Keep to one stretch of the data below, the lines from the one with "Y | 75.4 um |" up to and including the one with "hold / removal", and return that stretch exactly.
┌─ Data listing
==> src/verilog/fsc_pkg.sv <==
// Constants and helpers for the four-wire ternary symbol codec.
// Assumes each wire level travels as a 3-bit two's complement code in thirds of full swing.
package fsc_pkg;

   // Wire level codes, in units of one sixth of peak_swing
   localparam int          LEVEL_W    = 3;
   localparam int          SUM_W      = LEVEL_W + 2;
   localparam int          NUM_WIRES  = 4;
   localparam int          BITS_PER_SYM = 3;
   localparam logic [2:0]  LVL_POS_ONE   = 3'h3;  // +1, +peak_swing/2
   localparam logic [2:0]  LVL_POS_THIRD = 3'h1;  // +1/3, +peak_swing/6
   localparam logic [2:0]  LVL_NEG_THIRD = 3'h7;  // -1/3, -peak_swing/6
   localparam logic [2:0]  LVL_NEG_ONE   = 3'h5;  // -1, -peak_swing/2

   // Comparator weight signs over (wire_three, wire_two, wire_one, wire_zero), 1 = plus
   localparam logic [3:0]  WGT_DECODE_ZERO = 4'hc;  // + + - -
   localparam logic [3:0]  WGT_DECODE_ONE  = 4'ha;  // + - + -
   localparam logic [3:0]  WGT_DECODE_TWO  = 4'h9;  // + - - +

   // Symbol rate window of the link, giga-symbols per second times 100
   localparam int          SYM_RATE_MIN_CGSPS = 3316;
   localparam int          SYM_RATE_MAX_CGSPS = 3750;

   // Fixed latency of each path, in clk cycles
   localparam int          TX_LATENCY = 1;
   localparam int          RX_LATENCY = 1;

   // Weighted sum; the common factor 1/2 is dropped since only the sign matters
   function automatic logic signed [SUM_W-1:0] fsc_wsum(
      input logic [3:0]            mask,
      input logic [4*LEVEL_W-1:0]  lanes
   );
      logic signed [SUM_W-1:0] acc;
      logic signed [SUM_W-1:0] term;
      acc = '0;
      for (int k = 0; k < NUM_WIRES; k++) begin
         term = SUM_W'(signed'(lanes[k*LEVEL_W +: LEVEL_W]));
         acc  = mask[k] ? acc + term : acc - term;
      end
      return acc;
   endfunction : fsc_wsum

endpackage : fsc_pkg

==> src/verilog/fsc_codec.sv <==
// Four-wire ternary symbol codec: 3-bit groups to four-level wire patterns and back.
// Assumes an external analog driver/slicer converts level codes to and from wire voltages.
`timescale 1ns/1ps
module fsc_codec (
   input  wire logic                                clk,
   input  wire logic                                sys_rst,
   input  wire logic [fsc_pkg::BITS_PER_SYM-1:0]    tx_bits,
   input  wire logic                                tx_valid,
   output logic [4*fsc_pkg::LEVEL_W-1:0]            serial_out_lanes,
   output logic                                     tx_out_valid,
   input  wire logic [4*fsc_pkg::LEVEL_W-1:0]       serial_in_lanes,
   input  wire logic                                rx_in_valid,
   output logic [fsc_pkg::BITS_PER_SYM-1:0]         rx_bits,
   output logic                                     rx_valid,
   output logic                                     rx_tie
);
   import fsc_pkg::*;

   // Elaboration check: the slicer sums need the level codes to fit the package widths
   if (LEVEL_W != 3 || NUM_WIRES != 4 || BITS_PER_SYM != 3) begin : g_bad_width
      $error("fsc_codec supports only 3-bit levels on four wires");
   end

   // The rate window is only a link property; the logic takes one symbol per clk at any rate
   if (SYM_RATE_MIN_CGSPS > SYM_RATE_MAX_CGSPS) begin : g_bad_rate
      $error("fsc_codec symbol rate window is reversed");
   end

   // Map one 3-bit group to (wire_three, wire_two, wire_one, wire_zero)
   function automatic logic [4*LEVEL_W-1:0] fsc_encode(input logic [2:0] grp);
      logic [4*LEVEL_W-1:0] pat;
      case (grp)
         3'h0: pat = {LVL_NEG_ONE,   LVL_POS_THIRD, LVL_POS_THIRD, LVL_POS_THIRD};
         3'h1: pat = {LVL_NEG_THIRD, LVL_POS_ONE,   LVL_NEG_THIRD, LVL_NEG_THIRD};
         3'h2: pat = {LVL_NEG_THIRD, LVL_NEG_THIRD, LVL_POS_ONE,   LVL_NEG_THIRD};
         3'h3: pat = {LVL_POS_THIRD, LVL_POS_THIRD, LVL_POS_THIRD, LVL_NEG_ONE};
         3'h4: pat = {LVL_NEG_THIRD, LVL_NEG_THIRD, LVL_NEG_THIRD, LVL_POS_ONE};
         3'h5: pat = {LVL_POS_THIRD, LVL_POS_THIRD, LVL_NEG_ONE,   LVL_POS_THIRD};
         3'h6: pat = {LVL_POS_THIRD, LVL_NEG_ONE,   LVL_POS_THIRD, LVL_POS_THIRD};
         3'h7: pat = {LVL_POS_ONE,   LVL_NEG_THIRD, LVL_NEG_THIRD, LVL_NEG_THIRD};
         default: pat = {LVL_POS_ONE, LVL_NEG_THIRD, LVL_NEG_THIRD, LVL_NEG_THIRD};
      endcase
      return pat;
   endfunction : fsc_encode

   // True when a lane holds one of the four legal level codes
   function automatic logic fsc_lvl_ok(input logic [LEVEL_W-1:0] lvl);
      return (lvl == LVL_POS_ONE) || (lvl == LVL_POS_THIRD) ||
             (lvl == LVL_NEG_THIRD) || (lvl == LVL_NEG_ONE);
   endfunction : fsc_lvl_ok

   // ---------------- Transmit path ----------------
   logic [4*LEVEL_W-1:0] tx_lanes_reg;
   logic [4*LEVEL_W-1:0] tx_lanes_next;
   logic                 tx_vld_reg;
   logic                 tx_vld_next;

   // Idle symbols repeat the last pattern so common_level never steps between frames
   always_comb begin
      tx_lanes_next = tx_lanes_reg;
      tx_vld_next   = tx_valid;
      if (tx_valid) begin
         tx_lanes_next = fsc_encode(tx_bits);
      end
   end

   // Reset pattern is the 000 symbol, itself balanced
   always_ff @(posedge clk or posedge sys_rst) begin
      if (sys_rst) begin
         tx_lanes_reg <= {LVL_NEG_ONE, LVL_POS_THIRD, LVL_POS_THIRD, LVL_POS_THIRD};
         tx_vld_reg   <= 1'b0;
      end else begin
         tx_lanes_reg <= tx_lanes_next;
         tx_vld_reg   <= tx_vld_next;
      end
   end

   // Outgoing lanes only; no path feeds back from the receive side
   assign serial_out_lanes = tx_lanes_reg;
   assign tx_out_valid     = tx_vld_reg;

   // ---------------- Receive path ----------------
   logic [2:0] slc_above;
   logic [2:0] slc_tie;

   // Three comparators, one per subchannel
   fsc_slicer #(.WEIGHTS(WGT_DECODE_ZERO)) u_slc_zero (
      .lanes (serial_in_lanes),
      .above (slc_above[0]),
      .tie   (slc_tie[0])
   );
   fsc_slicer #(.WEIGHTS(WGT_DECODE_ONE)) u_slc_one (
      .lanes (serial_in_lanes),
      .above (slc_above[1]),
      .tie   (slc_tie[1])
   );
   fsc_slicer #(.WEIGHTS(WGT_DECODE_TWO)) u_slc_two (
      .lanes (serial_in_lanes),
      .above (slc_above[2]),
      .tie   (slc_tie[2])
   );

   logic [2:0] rx_bits_reg;
   logic [2:0] rx_bits_next;
   logic       rx_vld_reg;
   logic       rx_vld_next;
   logic       rx_tie_reg;
   logic       rx_tie_next;

   // A zero sum is undecidable; the bit keeps its last value rather than guess
   always_comb begin
      rx_bits_next = rx_bits_reg;
      rx_tie_next  = rx_tie_reg;
      rx_vld_next  = rx_in_valid;
      if (rx_in_valid) begin
         rx_tie_next = |slc_tie;
         for (int i = 0; i < BITS_PER_SYM; i++) begin
            if (!slc_tie[i]) begin
               rx_bits_next[i] = slc_above[i];
            end
         end
      end
   end

   // Receive registers run beside the transmit ones, so both directions work at once
   always_ff @(posedge clk or posedge sys_rst) begin
      if (sys_rst) begin
         rx_bits_reg <= 3'h0;
         rx_vld_reg  <= 1'b0;
         rx_tie_reg  <= 1'b0;
      end else begin
         rx_bits_reg <= rx_bits_next;
         rx_vld_reg  <= rx_vld_next;
         rx_tie_reg  <= rx_tie_next;
      end
   end

   assign rx_bits  = rx_bits_reg;
   assign rx_valid = rx_vld_reg;
   assign rx_tie   = rx_tie_reg;

   // ---------------- Checks ----------------
   logic signed [SUM_W-1:0] out_cm_sum;
   logic signed [SUM_W-1:0] in_sum_zero;
   logic signed [SUM_W-1:0] in_sum_one;
   logic signed [SUM_W-1:0] in_sum_two;
   logic [2:0]              in_sign;
   logic                    in_any_tie;
   logic [2:0]              out_decoded;

   // Helper decode of what is driven and received, used for round-trip, balance and receive checks
   always_comb begin
      out_cm_sum  = fsc_wsum(4'hf, serial_out_lanes);
      in_sum_zero = fsc_wsum(WGT_DECODE_ZERO, serial_in_lanes);
      in_sum_one  = fsc_wsum(WGT_DECODE_ONE, serial_in_lanes);
      in_sum_two  = fsc_wsum(WGT_DECODE_TWO, serial_in_lanes);
      // Signs kept as plain signals so the checks can look back at them
      in_sign     = {in_sum_two > 0, in_sum_one > 0, in_sum_zero > 0};
      in_any_tie  = (in_sum_zero == 0) || (in_sum_one == 0) || (in_sum_two == 0);
      out_decoded = {fsc_wsum(WGT_DECODE_TWO, serial_out_lanes) > 0,
                     fsc_wsum(WGT_DECODE_ONE, serial_out_lanes) > 0,
                     fsc_wsum(WGT_DECODE_ZERO, serial_out_lanes) > 0};
   end

   chk_cm_balanced: assert property (@(posedge clk) disable iff (sys_rst)
      out_cm_sum == 0) else $error("Transmit pattern shifts common level");

   chk_levels_legal: assert property (@(posedge clk) disable iff (sys_rst)
      fsc_lvl_ok(serial_out_lanes[0 +: 3]) && fsc_lvl_ok(serial_out_lanes[3 +: 3]) &&
      fsc_lvl_ok(serial_out_lanes[6 +: 3]) && fsc_lvl_ok(serial_out_lanes[9 +: 3]))
      else $error("Wire driven to an illegal level");

   chk_code_low: assert property (@(posedge clk) disable iff (sys_rst)
      tx_valid && tx_bits == 3'h1 |=> serial_out_lanes == 12'heff)
      else $error("Group 001 mapped to wrong pattern");

   chk_code_high: assert property (@(posedge clk) disable iff (sys_rst)
      tx_valid && tx_bits == 3'h6 |=> serial_out_lanes == 12'h349)
      else $error("Group 110 mapped to wrong pattern");

   chk_tx_roundtrip: assert property (@(posedge clk) disable iff (sys_rst)
      tx_valid |=> tx_out_valid && out_decoded == $past(tx_bits))
      else $error("Transmitted symbol does not carry the three bits");

   chk_tx_hold: assert property (@(posedge clk) disable iff (sys_rst)
      !tx_valid |=> !tx_out_valid && $stable(serial_out_lanes))
      else $error("Transmit lanes moved without a group");

   chk_rx_sign: assert property (@(posedge clk) disable iff (sys_rst)
      rx_in_valid && in_sum_zero != 0 |=> rx_valid && rx_bits[0] == $past(in_sign[0]))
      else $error("Subchannel zero decoded against its sum sign");

   chk_rx_sign_one: assert property (@(posedge clk) disable iff (sys_rst)
      rx_in_valid && in_sum_one != 0 |=> rx_valid && rx_bits[1] == $past(in_sign[1]))
      else $error("Subchannel one decoded against its sum sign");

   chk_rx_sign_two: assert property (@(posedge clk) disable iff (sys_rst)
      rx_in_valid && in_sum_two != 0 |=> rx_valid && rx_bits[2] == $past(in_sign[2]))
      else $error("Subchannel two decoded against its sum sign");

   // The tie flag must follow the sampled symbol, both set and cleared
   chk_rx_tie_flag: assert property (@(posedge clk) disable iff (sys_rst)
      rx_in_valid |=> rx_tie == $past(in_any_tie))
      else $error("Tie flag does not match the sampled sums");

   chk_rx_tie_hold: assert property (@(posedge clk) disable iff (sys_rst)
      rx_in_valid && in_sum_zero == 0 |=> rx_tie && rx_bits[0] == $past(rx_bits[0]))
      else $error("Zero sum did not hold the bit");

   chk_rx_idle: assert property (@(posedge clk) disable iff (sys_rst)
      !rx_in_valid |=> !rx_valid && $stable(rx_bits))
      else $error("Receive bits moved without a symbol");

endmodule : fsc_codec

==> src/verilog/fsc_slicer.sv <==
// One zero-threshold comparator over the four received wire levels.
// Assumes lanes are packed wire_zero in the low bits, wire_three in the high bits.
`timescale 1ns/1ps
module fsc_slicer #(
   parameter logic [3:0] WEIGHTS = 4'hc
) (
   input  wire logic [4*fsc_pkg::LEVEL_W-1:0] lanes,
   output logic                               above,
   output logic                               tie
);
   import fsc_pkg::*;

   logic signed [SUM_W-1:0] sum;

   // Sign of the weighted sum; an exact zero is reported so the caller can hold
   always_comb begin
      sum   = fsc_wsum(WEIGHTS, lanes);
      above = (sum > 0);
      tie   = (sum == 0);
   end

endmodule : fsc_slicer

==> config.mk <==
export PLATFORM = sky130hd
export DESIGN_NAME = fsc_codec
export DESIGN_NICKNAME = d
export VERILOG_FILES = /design/src/verilog/fsc_pkg.sv /design/src/verilog/fsc_codec.sv /design/src/verilog/fsc_slicer.sv
export SDC_FILE = /design/constraint.sdc
export NUM_CORES = 1
export LEC_CHECK = 0
export BUFFER_PORTS_ARGS = -buffer_cell sky130_fd_sc_hd__buf_4
export CAP_MARGIN = 20
export CORE_MARGIN = 10
export CORE_UTILIZATION = 50
export CTS_BUF_LIST = sky130_fd_sc_hd__clkbuf_4
export DETAILED_ROUTE_END_ITERATION = 8
export HOLD_SLACK_MARGIN = 0.1
export PLACE_DENSITY_LB_ADDON = 0.25
export SETUP_SLACK_MARGIN = 0.1
export SKIP_CTS_REPAIR_TIMING = 1
export SYNTH_ARGS = -nofsm -noshare
export SYNTH_HDL_FRONTEND = slang
export SYNTH_SLANG_ARGS = --single-unit
==> constraint.sdc <==
create_clock -name clk -period 2.2 [get_ports clk]
set_input_delay 0.33 -clock clk [delete_from_list [all_inputs] [get_ports clk]]
set_output_delay 0.33 -clock clk [all_outputs]
set_load 0.02 [all_outputs]
==> metrics.md <==
| Metric | Value |
|---|---|
| Die Span X | 75.4 um |
| Largest net degree at the start of global routing | 12 |
| Layout filler cell count | 202 |
| Iteration count of the initial detailed-routing pass | 4 |
| Yosys Warn Count | 0 |
| Mean Syn Cell Area | 9.72 um^2 |
| Cells after synthesis | 158 |
| CP peak stage delay | 0.52 ns |
| Leak Pwr | 1.14 nW |
| Die area | 5690 um^2 |
| Layout cell share with drive strength beyond 1 | 50.5% |
| Post-synth top area share | 27.4% |
| NumNets Final | 280 |
| Worst setup margin | -0.389 ns |
| Xor and xnor area share after synthesis | 7.33% |
| Placed cells | 241 |
| Family with the most delay on the worst path | adder cells |
| Htree depth | 1 |
| PortBufs | 32 |
| Worst Path Max Fanout | 2 |
| Top_reg_cell synth | dfrtp_1 |
| Worst clock skew | 0 ns |
| Clk Latency, worst-skew pair | 0.27 ns |
| CP Launch Type | input pin |
| Fraction of the mapped netlist area in simple logic gates | 5.05% |
| CTS tree | built |
| Max-slew violations | 0 |
| Vias per cell | 4.82 |
| Total GRT Usage | 11.6% |
| Critical Path AT | 2.79 ns |
| EDFF count, synth | 0 |
| Initial core utilization | 51.2% |
| DR vias | 1200 |
| Final instance area | 2270 um^2 |
| Setup violators final | 4 |
| Uppermost layer routed | met4 |
| Tcrit/Tclk final | 118% |
| CP required | 2.40 ns |
| Unrepaired setup endpoints after global routing | true |
| Rows | 20 |
| Initial antenna violation count | 0 |
| ANT cells | 0 |
| Crit-path cells | buf_6 > fa_1 > inv_1 > fa_1 > inv_2 > ha_4 > buf_4 > a21o_1 > a21oi_1 > xor2_1 > nand4_1 > a31oi_1 |
| Peak VDD IR | 0.000375 V |
| Post-Syn Area | 1540 um^2 |
| I/O pins | 37 |
| Worst path bufs/invs | 4 |
| Tmin final | 2.59 ns |
| Flop and latch count out of synthesis | 11 |
| Slowest cell on the critical path | fa_1 |
| Root buffer cell | clkbuf_4 |
| Count leader, synth | inv_1 |
| Core box area | 3000 um^2 |
| Setup TNS | -1.26 ns |
| GRT overflow | 0 |
| Type of element capturing the critical path | flop |
| Ys async rst share | 100% |
| Met2 WL | 1.79 mm |
| Pre-CTS setup slack | -0.755 ns |
| Largest family of logic cells by synthesized area | adder cells |
| Seq/Total Area, Yosys | 18.0% |
| Cell taking the most area after synthesis | fa_1 |
| Top cell by count, worst path | fa_1 |
| Failing checks | negative setup slack |
| Unique masters post-synth | 23 |
| Clk sinks | 11 |
| Wire length per cell | 14.3 um |
| First-pass GRT wire length | 5.25 mm |
| Area contributors post-synth | fa_1 27%, ha_1 19%, dfrtp_1 16% |
| TritonCTS Buffers | 3 |
| Clock slew at reported path FFs | 0.07 ns |
| Clk buf depth | 2 |
| Post-route insts no fill | 249 |
| RePlAce Congestion | 0.802 |
| DRC | 0 |
| Core Util, Final | 75.5% |
| Mux contribution to synthesized area | 1.30% |
| Status | complete, but fails checks |
| HP Class | input pin to flop |
| Max reg flops | 5 |
| P&R area growth vs syn | 47.5% |
| Final ANT Viol Nets | 0 |
| Max cap viols | 0 |
| Dpl cell area | 1990 um^2 |
| Synth Area in Compound Gates | 8.79% |
| Cell area power density | 772 nW/um^2 |
| M1 WL | 1.50 mm |
| Met3 Wirelength | 229 um |
| Total Wirelength | 3.57 mm |
| Die Y | 75.4 um |
| Top cells by count, synth | 38 x inv_1, 23 x ha_1, 21 x fa_1 |
| 1st-iter DRT viols | 64 |
| Vias in the first global route | 1259 |
| Final HPWL from detailed placement | 2.84 mm |
| Final hold vios | 0 |
| Max frequency | 0.386 GHz |
| Adder-Cell Fraction of Synth Area | 46.1% |
| Worst setup path category | input pin to flop |
path summary, 6_finish.rpt:
check                                                 start  slack [ns]                                to  depth (start not counted)
hold reg to reg            serial_out_lanes[11]$_DFFE_PP1P_        0.51  serial_out_lanes[11]$_DFFE_PP1P_                          2
min in group asynchronous                           sys_rst        0.60                rx_valid$_DFF_PP0_                          3
hold / removal                                     tx_valid        0.24            tx_out_valid$_DFF_PP0_                          1
setup reg to reg           serial_out_lanes[11]$_DFFE_PP1P_        1.44  serial_out_lanes[11]$_DFFE_PP1P_                          2
max in group asynchronous                           sys_rst        1.28  serial_out_lanes[11]$_DFFE_PP1P_                          3
setup / recovery                         serial_in_lanes[0]       -0.39                rx_tie$_DFFE_PP0P_                         12
power breakdown:
| group | internal, mW | switching [mW] |
|---|---|---|
| sequential | 0.251 | 0.0327 |
| clock | 0.0827 | 0.0709 |
| combinational | 0.672 | 0.641 |
| total | 1.00 | 0.745 |
per-layer routing:
layer | vias up | track usage, %
met5 | - | 0
met4 | 0 | 4.54
met3 | 7 | 2.08
met2 | 36 | 19.8
met1 | 575 | 14.1
li1 | 582 | -
final cells by class:
cell class	instances	area, um^2	share of cell area, %
Multi-Input combinational cell	103	1290	56.9
Timing Repair Buffer	60	479	21.1
Sequential cell	11	277	12.2
Inverter	38	149	6.57
Tap cell	33	41.3	1.82
Clock buffer	4	30.0	1.33
through the flow:
| stage | hold slack (ns) | power, mW |
|---|---|---|
| after global placement | 0.328 | 1.26 |
| after floorplan | 0.182 | 0.940 |
| after detailed placement | 0.346 | 1.30 |
| final | 0.240 | 1.75 |
| after CTS | 0.0564 | 1.45 |
| after global routing | 0.248 | 1.89 |
cells in the final DEF, fill, tap and decap left out:
master | netlist | final
clkbuf_4 | 0 | 4
xor2_1 | 4 | 3
inv_4 | 0 | 1
o22a_1 | 1 | 1
clkinvlp_4 | 0 | 1
fa_1 | 21 | 14
buf_4 | 7 | 52
a21oi_1 | 16 | 9
ha_4 | 0 | 7
nand3_2 | 0 | 2
mux2i_1 | 2 | 2
fa_2 | 0 | 7
nand2b_4 | 0 | 1
nor2b_4 | 0 | 1
ha_1 | 23 | 16
a21oi_2 | 1 | 6
dlygate4sd3_1 | 0 | 1
inv_1 | 38 | 28
xnor2_2 | 0 | 5
xnor2_1 | 7 | 2
nor2_1 | 13 | 11
nor2_2 | 0 | 2
buf_6 | 0 | 7
a31o_1 | 1 | 1
a31oi_1 | 1 | 1
a21oi_4 | 0 | 2
inv_2 | 0 | 8
conb_1 | 1 | 4
xor2_2 | 1 | 2
a21o_1 | 3 | 3
dfstp_2 | 1 | 1
nand4_1 | 1 | 1
dfrtp_1 | 10 | 10
logic make-up (layout without fill, tap and decap cells):
group,after synthesis,after routing
compound gates,23,23
fa+ha+maj,44,44
other cells,1,4
mux,2,2
simple gates,18,18
buf+inv,47,102
xor+xnor,12,12
flops,11,11
Power figures use the tool's default switching activity.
└─
Solution.
| Die Y | 75.4 um |
| Top cells by count, synth | 38 x inv_1, 23 x ha_1, 21 x fa_1 |
| 1st-iter DRT viols | 64 |
| Vias in the first global route | 1259 |
| Final HPWL from detailed placement | 2.84 mm |
| Final hold vios | 0 |
| Max frequency | 0.386 GHz |
| Adder-Cell Fraction of Synth Area | 46.1% |
| Worst setup path category | input pin to flop |
path summary, 6_finish.rpt:
check                                                 start  slack [ns]                                to  depth (start not counted)
hold reg to reg            serial_out_lanes[11]$_DFFE_PP1P_        0.51  serial_out_lanes[11]$_DFFE_PP1P_                          2
min in group asynchronous                           sys_rst        0.60                rx_valid$_DFF_PP0_                          3
hold / removal                                     tx_valid        0.24            tx_out_valid$_DFF_PP0_                          1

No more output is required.